> Aim of the task: Wherever a line in the data holds the word "worse", pull that line out.

Dataset Start Marker

Source: an optimization exercise on an open RTL-to-GDS flow (aim: small area and a short achievable clock period). Production flows keep margins and buffers that such runs may drop.
At most, simulation tests tie the RTL to the original design; equivalence was not proved.
Power is estimated from default activity; no workload was simulated.

== JK ==
Design conv_output_stream, start of the top module:
module conv_output_stream #(
   parameter int LANES      = 8,
   parameter int DIM_W      = 16,
   parameter int FIFO_DEPTH = 16
) (
   input  logic                    clk,
   input  logic                    reset,
   input  logic                    start,
   input  logic [DIM_W-1:0]        In_Channel,
   input  logic [DIM_W-1:0]        Matrix_Col,
   input  logic [DIM_W-1:0]        Matrix_Row,
   input  logic [LANE_W*LANES-1:0] sData,
   input  logic                    sValid,
   output logic                    sReady,
   output logic [LANE_W*LANES-1:0] mData_payload,
   output logic                    mData_valid,
   input  logic                    mData_ready,
   output logic                    mData_last,
   output logic                    mData_rowEnd,
   output logic                    layer_done
);
Size: about 4,000 cells after synthesis, about 1,200 flip-flops, roughly 0.044 mm^2 of cells after synthesis.
==> flow/config.mk <==
export PLATFORM = sky130hd
export DESIGN_NAME = conv_output_stream
export DESIGN_NICKNAME = conv_output_stream
export VERILOG_FILES = /design/flow/design.v
export SDC_FILE = /design/flow/constraint.sdc
export NUM_CORES = 4
export LEC_CHECK = 0
export CAP_MARGIN = 20
export CORE_MARGIN = 2
export CORE_UTILIZATION = 65
export CTS_CLUSTER_DIAMETER = 90
export CTS_CLUSTER_SIZE = 24
export SETUP_SLACK_MARGIN = 3.0
export SLEW_MARGIN = 20
export TNS_END_PERCENT = 30
==> flow/constraint.sdc <==
create_clock -name core_clock -period 5.0 [get_ports {clk}]
set_input_delay 1.0000 -clock core_clock [delete_from_list [all_inputs] [get_ports {clk}]]
set_output_delay 1.0000 -clock core_clock [all_outputs]
set_load 0.01 [all_outputs]
standard.sh (not shown) runs the stock make flow with config.mk's settings and CLKGATE_MAP_FILE= SYNTH_SCRIPT=/design/flow/synth_recipe.tcl, a recipe that flattens the netlist after the stock synthesis.
==> flow/flow/run.sh <==
#!/bin/bash
# Standard ORFS layout, except that the port buffers are plain buf_2 cells instead
# of the delay cell buffer_ports picks by default, and the resizer may change a
# cell's footprint when it sizes it.
set -euo pipefail
bash standard.sh synth > synth.log 2>&1
bash standard.sh "BUFFER_PORTS_ARGS=-buffer_cell sky130_fd_sc_hd__buf_2" MATCH_CELL_FOOTPRINT=0 finish > layout.log 2>&1
Here is what was changed in the inputs of MS compared with JK.
==> flow/flow/run.sh <==
#!/bin/bash
# Standard ORFS layout, except that the port buffers are plain buf_2 cells instead
# of the delay cell buffer_ports picks by default.
set -euo pipefail
bash standard.sh synth > synth.log 2>&1
bash standard.sh "BUFFER_PORTS_ARGS=-buffer_cell sky130_fd_sc_hd__buf_2" finish > layout.log 2>&1
diff --git a/flow/config.mk b/flow/config.mk
--- a/flow/config.mk
+++ b/flow/config.mk
@@ -13,3 +13,2 @@
 export SETUP_SLACK_MARGIN = 3.0
 export SLEW_MARGIN = 20
-export TNS_END_PERCENT = 30
Notes after the runs:
- The clock buffer and inverter area fraction after layout of MS and that of JK are within noise of each other.
- Total standard cell area after synthesis essentially unchanged between JK and MS.
- Setup WNS JK -> MS: worse
- MS ends up with a final cycle utilization of the critical path that is 0.60 points higher than in JK.
Relative to MS, the following input files were edited for AL:
==> flow/flow/run.sh <==
#!/bin/bash
# Standard ORFS layout, except that the port buffers are plain buf_2 cells instead
# of the delay cell buffer_ports picks by default, and the resizer may change a
# cell's footprint when it sizes it.
set -euo pipefail
bash standard.sh synth > synth.log 2>&1
bash standard.sh "BUFFER_PORTS_ARGS=-buffer_cell sky130_fd_sc_hd__buf_2" MATCH_CELL_FOOTPRINT=0 finish > layout.log 2>&1
Notes after the runs:
- Diff AL and MS: post-route total power lower in AL
- Comparing largest voltage drop on the vdd net for AL and MS, the bigger number came from MS.
- Looking only at utilization, and setting everything else aside, the higher value of AL and MS goes to MS.
- AL ends up with a number of iterations in the first detailed-routing pass that is 2 higher than in MS.
- Of the two candidates, MS has the better register-to-register setup slack and AL the worse one.
- AL against MS: cell internal power dissipation -0.14 mW, non-clock buffer count -16, met3 track demand over resource in global routing ~0 delta.
- Delta (AL minus MS): fraction of met2 tracks used by global routing up 1.4 points, detail-routed net length per standard cell increased 0.31 um.
Function was not checked in any run of this note: the RTL went through the layout flow alone.

---

Another version of the RTL of conv_output_stream (not shown whole).
Size: ~4,100 cells after synthesis, roughly 1,200 flip-flops, ~190 I/O pins, about 44,000 µm² of cells after synthesis.
## conv_output_stream
module conv_output_stream #(
   parameter int LANES      = 8,
   parameter int DIM_W      = 16,
   parameter int FIFO_DEPTH = 16
) (
   input  logic                    clk,
   input  logic                    reset,
   input  logic                    start,
   input  logic [DIM_W-1:0]        In_Channel,
   input  logic [DIM_W-1:0]        Matrix_Col,
   input  logic [DIM_W-1:0]        Matrix_Row,
   input  logic [LANE_W*LANES-1:0] sData,
   input  logic                    sValid,
   output logic                    sReady,
   output logic [LANE_W*LANES-1:0] mData_payload,
   output logic                    mData_valid,
   input  logic                    mData_ready,
   output logic                    mData_last,
   output logic                    mData_rowEnd,
   output logic                    layer_done
);
export LEC_CHECK = 0
export CAP_MARGIN = 20
export CORE_MARGIN = 2
export CORE_UTILIZATION = 65
export CTS_CLUSTER_DIAMETER = 90
export CTS_CLUSTER_SIZE = 24
export PLACE_DENSITY = 0.85
export SETUP_SLACK_MARGIN = 3.0
export SLEW_MARGIN = 20
create_clock -name core_clock -period 5.0 [get_ports {clk}]
==> flow/flow/run.sh <==
#!/bin/bash
# Standard ORFS layout, except that:
#  - the port buffers are plain buf_2 cells instead of the delay cell buffer_ports
#    picks by default;
#  - the resizer may change a cell's footprint when it sizes it;
#  - clock tree synthesis uses a finer H-tree wire unit (shorter insertion delay).
set -euo pipefail
bash standard.sh synth > synth.log 2>&1
bash standard.sh "BUFFER_PORTS_ARGS=-buffer_cell sky130_fd_sc_hd__buf_2" MATCH_CELL_FOOTPRINT=0 \
  "CTS_ARGS=-sink_clustering_enable -repair_clock_nets -sink_clustering_size 24 -sink_clustering_max_diameter 90 -wire_unit 5" \
  finish > layout.log 2>&1
Then changed:
Settings changed: CORE_UTILIZATION 65 to 55, PLACE_DENSITY 0.85 to unset.
Result:
- The changed run completed with no timing, DRC or antenna violations
- power increases by 0.55%
- non-clock buffer count does not change
- synthesized area does not change
- register-to-register slack hardly moves
- cell count is higher by 3.7%
- worst hold slack is better by 0.025 ns
- synthesized cell count stays the same
- global-route usage is lower by 1.7 points
Then changed:
Settings changed: CORE_UTILIZATION 55 to 65, GPL_ROUTABILITY_DRIVEN set to 0, PLACE_DENSITY set to 0.85.
Design area is lower by 0.52%.
Sequential power stays flat.
Flip-flop and latch count does not change.
Die area is lower by 15%.
Via count is higher by 0.99%.
Worst setup slack degrades by 0.0070 ns.
First-iteration DRC count is higher by 18%.
Register-to-register slack stays flat.
Then changed:
Settings changed: GPL_ROUTABILITY_DRIVEN 0 to unset, PLACE_DENSITY 0.85 to unset, SETUP_SLACK_MARGIN 3.0 to 2.9.
Result:
- via count is about the same
- sequential cell count is unchanged
- synthesized area is unchanged
- final cell count decreases by 0.44%
- routed wire length increases by 5.3%
Then changed:
Settings changed: CORE_UTILIZATION 65 to 78, SETUP_SLACK_MARGIN 2.9 to 3.0.
- critical path depth climbs by 4
- worst hold slack barely changes
- routed wire length climbs by 0.51%

---

conv_output_stream again, from the RTL that the note above started with.
export LEC_CHECK = 0
export CAP_MARGIN = 20
export CORE_MARGIN = 2
export CORE_UTILIZATION = 65
export CTS_CLUSTER_DIAMETER = 90
export CTS_CLUSTER_SIZE = 24
export SETUP_SLACK_MARGIN = 3.0
export SLEW_MARGIN = 20
create_clock -name core_clock -period 5.0 [get_ports {clk}]
==> flow/flow/run.sh <==
#!/bin/bash
# Standard ORFS layout, except that the port buffers are plain buf_2 cells instead
# of the delay cell buffer_ports picks by default, and the resizer may change a
# cell's footprint when it sizes it.
set -euo pipefail
bash standard.sh synth > synth.log 2>&1
bash standard.sh "BUFFER_PORTS_ARGS=-buffer_cell sky130_fd_sc_hd__buf_2" MATCH_CELL_FOOTPRINT=0 finish > layout.log 2>&1
The first run completed without violations.
Rerun with:
==> flow/flow/run.sh (replaced) <==
#!/bin/bash
# Standard ORFS layout, except that:
#  - the port buffers are plain buf_2 cells instead of the delay cell buffer_ports
#    picks by default;
#  - the resizer may change a cell's footprint when it sizes it;
#  - clock tree synthesis uses a finer H-tree wire unit (shorter insertion delay).
set -euo pipefail
bash standard.sh synth > synth.log 2>&1
bash standard.sh "BUFFER_PORTS_ARGS=-buffer_cell sky130_fd_sc_hd__buf_2" MATCH_CELL_FOOTPRINT=0 \
  "CTS_ARGS=-sink_clustering_enable -repair_clock_nets -sink_clustering_size 24 -sink_clustering_max_diameter 90 -wire_unit 5" \
  finish > layout.log 2>&1
Result: Synthesized cell count is unchanged. Register-to-register slack stays flat. Sequential power barely changes. Wire length goes down by 0.31%. Design area stays flat. Die area stays the same. Total power is about the same. Area after synthesis stays the same. Sequential cell count does not change.
Rerun with:
- SETUP_SLACK_MARGIN: 3.0 -> 3.15
The changed run went through all stages and came out clean.
Total power goes up by about 1.5%.
Cell count came out higher by 0.65%.
Clock power went up by about 2%.
Routed wire length increases by about 2.5%.
Non-clock buffer count climbs by 27.
Sequential power stays flat.
Count of clock-buffer cells in the layout went down by 2.
Worst hold slack is worse by 0.033 ns.
Rerun with:
- SETUP_SLACK_MARGIN: 3.15 -> 2.8
The new run produced a clean layout.
Synthesized cell count is unchanged.
Count of clock-buffer cells in the layout fell by 2.
Synthesized area does not change.
Die area is unchanged.
Register-to-register slack got worse by 0.14 ns.
Worst setup slack gets worse by 0.090 ns.
Worst hold slack improves by 0.020 ns.
Wire length fell by about 5%.

---

Another version of the RTL of conv_output_stream (not shown whole).
Size: about 1,200 flip-flops.
make LEC_CHECK=0 CAP_MARGIN=20 CORE_MARGIN=2 CORE_UTILIZATION=45 SETUP_SLACK_MARGIN=2.8 SLEW_MARGIN=20 finish   # period 5.0 ns
run.sh (not shown) runs the stock make flow with config.mk's settings and CLKGATE_MAP_FILE= SYNTH_SCRIPT=/design/flow/synth_recipe.tcl, a recipe that flattens the netlist after the stock synthesis.
Stock flow here: none of the scripts above is used.
The baseline finished with timing, DRC and antenna clean.
Rerun with:
--- a/flow/config.mk
+++ b/flow/config.mk
@@ -10,3 +10,2 @@
 export CORE_UTILIZATION = 45
-export SETUP_SLACK_MARGIN = 2.8
 export SLEW_MARGIN = 20
=> Register-to-register slack degrades by 0.76 ns; global-route usage shrinks by 6.1 points; cell area decreases by 11%; setup slack gets worse by 0.76 ns; via count decreases by about 12%; total power went down by 13%; cell count goes down by about 7%.
No functional check of the RTL was part of any run of this note.

what the ideal ports hide:
The flow's constraints put no driver on any port. The routed layouts listed below were extracted and timed again, unchanged, in two steps.
Step 1: set_driving_cell puts a clkbuf_16 on clk and a buf_2 on each other input, an assumption about the parent block.
Step 2 also shifts input and output timing later by t, the mid clock arrival at the registers, as if the neighbouring blocks saw the same clock.
Slacks: ideal ports / drivers / drivers and shift; pairs: ideal ports / drivers.
run	shift t [ns]	setup slack, ns	worst slew at a driven data input, ns	pins driven straight from the clock port
JK	0.728	2.785 / 2.715 / 2.299	0.12	1
MS	0.737	2.755 / 2.693 / 2.280	0.15	1
AL	0.728	2.798 / 2.728 / 2.260	0.15	1
the first run of note 2	0.705	2.802 / 2.731 / 2.282	0.11	1
the second run of note 2	0.692	2.809 / 2.740 / 2.272	0.07	1
the third run of note 2	0.705	2.802 / 2.731 / 2.282	0.11	1
the fourth run of note 2	0.700	2.833 / 2.762 / 2.174	0.07	1
the fifth run of note 2	0.679	2.555 / 2.555 / 2.278	0.07	1
the first run of note 3	0.730	2.793 / 2.728 / 2.278	0.13	1
the second run of note 3	0.682	2.838 / 2.772 / 2.295	0.12	1
the third run of note 3	0.680	2.833 / 2.768 / 2.482	0.13	1
the fourth run of note 3	0.682	2.743 / 2.739 / 2.147	0.07	1
the first run of note 4	0.781	2.458 / 2.458 / 1.996	0.08	1
the second run of note 4	0.758	1.698 / 1.698 / 1.567	0.12	1
After both steps setup and hold are still met in every run listed. The setup slack of the fourth run of note 2, which loses most, moves by -0.071 ns with the drivers and by -0.659 ns with both steps.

Dataset End Marker

> Reply:
- Setup WNS JK -> MS: worse
- Of the two candidates, MS has the better register-to-register setup slack and AL the worse one.
Worst hold slack is worse by 0.033 ns.
Register-to-register slack got worse by 0.14 ns.
Worst setup slack gets worse by 0.090 ns.
=> Register-to-register slack degrades by 0.76 ns; global-route usage shrinks by 6.1 points; cell area decreases by 11%; setup slack gets worse by 0.76 ns; via count decreases by about 12%; total power went down by 13%; cell count goes down by about 7%.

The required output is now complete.